- **To do**: How do the lines below between the ones holding "set_output_delay 0.468 -clock" and "localparam int MEM_ADDR_W = 8;", inclusive, read? Give them again exactly, with no other lines.

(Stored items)
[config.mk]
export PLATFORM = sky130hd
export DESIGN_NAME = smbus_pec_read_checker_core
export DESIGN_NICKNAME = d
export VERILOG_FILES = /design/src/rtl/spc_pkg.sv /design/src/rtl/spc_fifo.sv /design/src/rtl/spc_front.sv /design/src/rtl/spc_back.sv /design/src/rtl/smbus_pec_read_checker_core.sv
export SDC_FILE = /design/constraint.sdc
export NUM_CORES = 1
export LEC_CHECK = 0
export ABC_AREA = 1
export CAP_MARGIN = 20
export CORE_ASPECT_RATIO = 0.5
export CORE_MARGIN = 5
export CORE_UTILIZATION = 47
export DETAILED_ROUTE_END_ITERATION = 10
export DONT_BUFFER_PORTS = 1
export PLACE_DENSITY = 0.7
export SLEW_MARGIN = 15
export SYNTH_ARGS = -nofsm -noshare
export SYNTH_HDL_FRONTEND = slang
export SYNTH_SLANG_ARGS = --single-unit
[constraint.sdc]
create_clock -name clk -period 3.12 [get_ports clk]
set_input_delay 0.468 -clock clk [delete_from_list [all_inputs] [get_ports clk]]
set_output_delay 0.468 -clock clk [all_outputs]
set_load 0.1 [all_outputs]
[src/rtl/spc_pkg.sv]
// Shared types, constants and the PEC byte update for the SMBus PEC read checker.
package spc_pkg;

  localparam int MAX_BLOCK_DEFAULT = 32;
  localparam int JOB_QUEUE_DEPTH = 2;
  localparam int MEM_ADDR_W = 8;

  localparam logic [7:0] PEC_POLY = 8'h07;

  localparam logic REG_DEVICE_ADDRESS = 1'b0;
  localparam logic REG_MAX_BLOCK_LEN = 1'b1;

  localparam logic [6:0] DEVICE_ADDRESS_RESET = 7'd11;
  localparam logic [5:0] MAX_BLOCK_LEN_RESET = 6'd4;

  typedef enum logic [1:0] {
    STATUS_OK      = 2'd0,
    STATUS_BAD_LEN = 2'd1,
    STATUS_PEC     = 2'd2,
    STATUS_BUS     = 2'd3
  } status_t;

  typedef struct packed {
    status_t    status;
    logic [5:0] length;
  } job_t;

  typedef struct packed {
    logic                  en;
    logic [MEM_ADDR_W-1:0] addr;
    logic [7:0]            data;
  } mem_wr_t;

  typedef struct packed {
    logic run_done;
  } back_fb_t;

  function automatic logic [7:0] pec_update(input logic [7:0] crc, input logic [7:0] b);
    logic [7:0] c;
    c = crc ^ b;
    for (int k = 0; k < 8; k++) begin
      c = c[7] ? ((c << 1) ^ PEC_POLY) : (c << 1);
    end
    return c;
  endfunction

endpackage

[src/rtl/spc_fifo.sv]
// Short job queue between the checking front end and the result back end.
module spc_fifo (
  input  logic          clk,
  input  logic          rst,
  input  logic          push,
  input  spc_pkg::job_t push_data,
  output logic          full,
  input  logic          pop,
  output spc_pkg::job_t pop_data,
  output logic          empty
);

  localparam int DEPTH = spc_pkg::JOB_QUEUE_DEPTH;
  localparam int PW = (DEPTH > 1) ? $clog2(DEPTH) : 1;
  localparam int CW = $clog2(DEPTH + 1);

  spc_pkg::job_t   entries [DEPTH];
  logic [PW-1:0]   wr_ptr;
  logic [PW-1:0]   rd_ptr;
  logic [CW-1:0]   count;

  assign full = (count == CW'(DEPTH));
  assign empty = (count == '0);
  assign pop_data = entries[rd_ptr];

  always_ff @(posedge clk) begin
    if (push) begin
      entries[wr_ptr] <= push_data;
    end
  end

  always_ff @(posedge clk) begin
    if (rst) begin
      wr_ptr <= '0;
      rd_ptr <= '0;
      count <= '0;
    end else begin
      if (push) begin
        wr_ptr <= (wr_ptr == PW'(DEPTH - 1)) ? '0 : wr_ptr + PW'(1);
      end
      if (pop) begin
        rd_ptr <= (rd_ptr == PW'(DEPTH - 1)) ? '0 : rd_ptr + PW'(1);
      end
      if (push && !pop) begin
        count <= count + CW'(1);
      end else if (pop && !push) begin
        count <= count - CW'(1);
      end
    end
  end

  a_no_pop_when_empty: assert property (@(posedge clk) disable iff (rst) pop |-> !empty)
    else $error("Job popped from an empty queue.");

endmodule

- **The answer**:
set_output_delay 0.468 -clock clk [all_outputs]
set_load 0.1 [all_outputs]
[src/rtl/spc_pkg.sv]
// Shared types, constants and the PEC byte update for the SMBus PEC read checker.
package spc_pkg;

  localparam int MAX_BLOCK_DEFAULT = 32;
  localparam int JOB_QUEUE_DEPTH = 2;
  localparam int MEM_ADDR_W = 8;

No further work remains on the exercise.